Snack 3:- Rose wine. piece of Lindt chocolate

Drinking:-
Water x 0
Strawberry and Mango Tea, etc x 0
Coffee, black, unsweetened x 0
cappuccino with sugar x 3

Daily
:-Goal:- 1.5 lt. or 5 - 6 large cups *no*

Anti-candida pills etc.:- am Y pm Y

Exercise:- 30 minutes walk *no*
5 minutes cross-trainer *no*

Walks this week:- x ?

Total walked this week:- = ? km

Continues Today

My Challenge this week is to walk 9 km,

? km to go.

My challenge for the rest of the year is to walk 200 km.

? km to go


I'm not sure whether I'm ready to do this but I have gained a whole heap of weight during the last dew weeks.

Part of the problem is the backwards and forwards to Mum's but by far the greater hiccup was caused by a flare up of candida related blaahs and itchiness when I ran out of the Candida Support capsules and the new supply took weeks to arrive. I've been taking it for 10 days and there is some improvement. I'm beginning to get my mojo back.
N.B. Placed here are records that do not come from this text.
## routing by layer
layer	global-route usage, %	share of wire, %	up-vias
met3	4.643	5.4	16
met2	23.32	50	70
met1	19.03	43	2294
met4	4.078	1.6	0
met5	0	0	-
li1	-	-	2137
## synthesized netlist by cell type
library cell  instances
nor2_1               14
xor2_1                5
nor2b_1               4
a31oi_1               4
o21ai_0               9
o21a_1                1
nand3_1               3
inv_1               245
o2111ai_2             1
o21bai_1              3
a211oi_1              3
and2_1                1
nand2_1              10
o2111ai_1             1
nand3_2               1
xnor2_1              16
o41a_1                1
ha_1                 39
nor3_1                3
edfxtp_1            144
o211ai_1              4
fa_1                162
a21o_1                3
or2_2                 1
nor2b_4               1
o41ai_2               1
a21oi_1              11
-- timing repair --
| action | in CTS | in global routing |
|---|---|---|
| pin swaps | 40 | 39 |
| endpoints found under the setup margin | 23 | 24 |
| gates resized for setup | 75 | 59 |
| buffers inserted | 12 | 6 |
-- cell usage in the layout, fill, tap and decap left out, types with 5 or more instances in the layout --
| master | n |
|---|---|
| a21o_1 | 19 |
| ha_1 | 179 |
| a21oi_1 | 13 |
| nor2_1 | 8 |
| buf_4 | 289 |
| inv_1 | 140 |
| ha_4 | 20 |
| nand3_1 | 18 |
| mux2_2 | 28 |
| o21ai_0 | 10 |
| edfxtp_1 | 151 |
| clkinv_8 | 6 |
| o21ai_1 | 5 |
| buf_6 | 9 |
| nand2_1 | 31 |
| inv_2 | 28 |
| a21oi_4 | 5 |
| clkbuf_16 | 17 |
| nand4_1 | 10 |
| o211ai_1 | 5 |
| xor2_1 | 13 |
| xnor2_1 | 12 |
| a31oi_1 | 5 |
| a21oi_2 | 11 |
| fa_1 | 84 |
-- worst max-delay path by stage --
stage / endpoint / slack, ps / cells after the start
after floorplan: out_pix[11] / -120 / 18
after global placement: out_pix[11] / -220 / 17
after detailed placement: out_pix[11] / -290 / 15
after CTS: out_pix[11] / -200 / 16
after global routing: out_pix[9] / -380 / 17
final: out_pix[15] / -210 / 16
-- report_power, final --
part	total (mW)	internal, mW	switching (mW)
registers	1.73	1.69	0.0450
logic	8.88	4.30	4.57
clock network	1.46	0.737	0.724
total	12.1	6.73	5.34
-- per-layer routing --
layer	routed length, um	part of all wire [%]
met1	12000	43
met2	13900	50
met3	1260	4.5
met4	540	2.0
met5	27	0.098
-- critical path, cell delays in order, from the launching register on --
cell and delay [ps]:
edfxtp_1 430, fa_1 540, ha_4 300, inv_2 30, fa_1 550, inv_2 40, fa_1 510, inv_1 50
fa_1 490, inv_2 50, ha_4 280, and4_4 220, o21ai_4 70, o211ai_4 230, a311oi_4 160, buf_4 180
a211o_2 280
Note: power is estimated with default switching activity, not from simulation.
--- config.mk ---
export PLATFORM = sky130hd
export DESIGN_NAME = gbr_col_cell
export DESIGN_NICKNAME = d
export VERILOG_FILES = /design/src/design/gbr_pkg.sv /design/src/design/gbr_col_cell.sv
export SDC_FILE = /design/constraint.sdc
export NUM_CORES = 1
export LEC_CHECK = 0
export BUFFER_PORTS_ARGS = -buffer_cell sky130_fd_sc_hd__buf_4
export CAP_MARGIN = 10
export CORE_MARGIN = 2
export CORE_UTILIZATION = 51
export CTS_BUF_LIST = sky130_fd_sc_hd__clkbuf_8
export CTS_CLUSTER_SIZE = 16
export DETAILED_ROUTE_END_ITERATION = 10
export PLACE_DENSITY = 0.85
export SETUP_SLACK_MARGIN = 0.05
export SLEW_MARGIN = 30
export SYNTH_ARGS = -nofsm -noshare
export SYNTH_HDL_FRONTEND = slang
export SYNTH_SLANG_ARGS = --single-unit
--- constraint.sdc ---
create_clock -name clk -period 2.2 [get_ports clk]
set_input_delay 0.44 -clock clk [delete_from_list [all_inputs] [get_ports clk]]
set_output_delay 0.44 -clock clk [all_outputs]
set_load 0.02 [all_outputs]
## config.mk

```make
export PLATFORM = sky130hd
export DESIGN_NAME = gbr_kernel
export DESIGN_NICKNAME = d
export VERILOG_FILES = /design/src/design/gbr_pkg.sv /design/src/design/gbr_kernel.sv
export SDC_FILE = /design/constraint.sdc
export NUM_CORES = 1
export LEC_CHECK = 0
export BUFFER_PORTS_ARGS = -buffer_cell sky130_fd_sc_hd__buf_2
export CAP_MARGIN = 20
export CELL_PAD_IN_SITES_DETAIL_PLACEMENT = 0
export CELL_PAD_IN_SITES_GLOBAL_PLACEMENT = 2
export CORE_MARGIN = 8
export CORE_UTILIZATION = 23
export DETAILED_ROUTE_END_ITERATION = 7
export GPL_TIMING_DRIVEN = 0
export PLACE_DENSITY_LB_ADDON = 0.1
export SLEW_MARGIN = 20
export SYNTH_ARGS = -nofsm -noshare
export SYNTH_HDL_FRONTEND = slang
export SYNTH_SLANG_ARGS = --single-unit
```

## constraint.sdc

```tcl
create_clock -name vclk -period 9.69
set_input_delay 1.938 -clock vclk [all_inputs]
set_output_delay 1.938 -clock vclk [all_outputs]
set_load 0.01 [all_outputs]
```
At the same time there is a part of me that no longer cares what I weigh, how fat and lazy I get or how difficult it becomes to move around. I've lost interest in being healthy. Dangerous place to be. I see what has and is happening and I don't care enough to change anything. Is this depression?

I don't think it is but it's certainly a response which reads, "What's the point in swimming upstream any longer?"

At the same time there has been a growing awareness that I'm ready to do what is best for me again, which is just as well.

I've become a computer potato. I only walk when essential. The most I've done is shopping occasionally and up and down the stairs when at Mum's. I'm shrinking with muscle wastage. I guess I've almost lost hope of a better life. I know life is what I make it but there are some things I cannot change and I have to admit it gets me down.

I don't have to care for Mum this week, I think, so the next 8 or 9 days can be lived on our terms. It's a good opportunity to try and get a bit of sanity back and reinstate my healthy routine.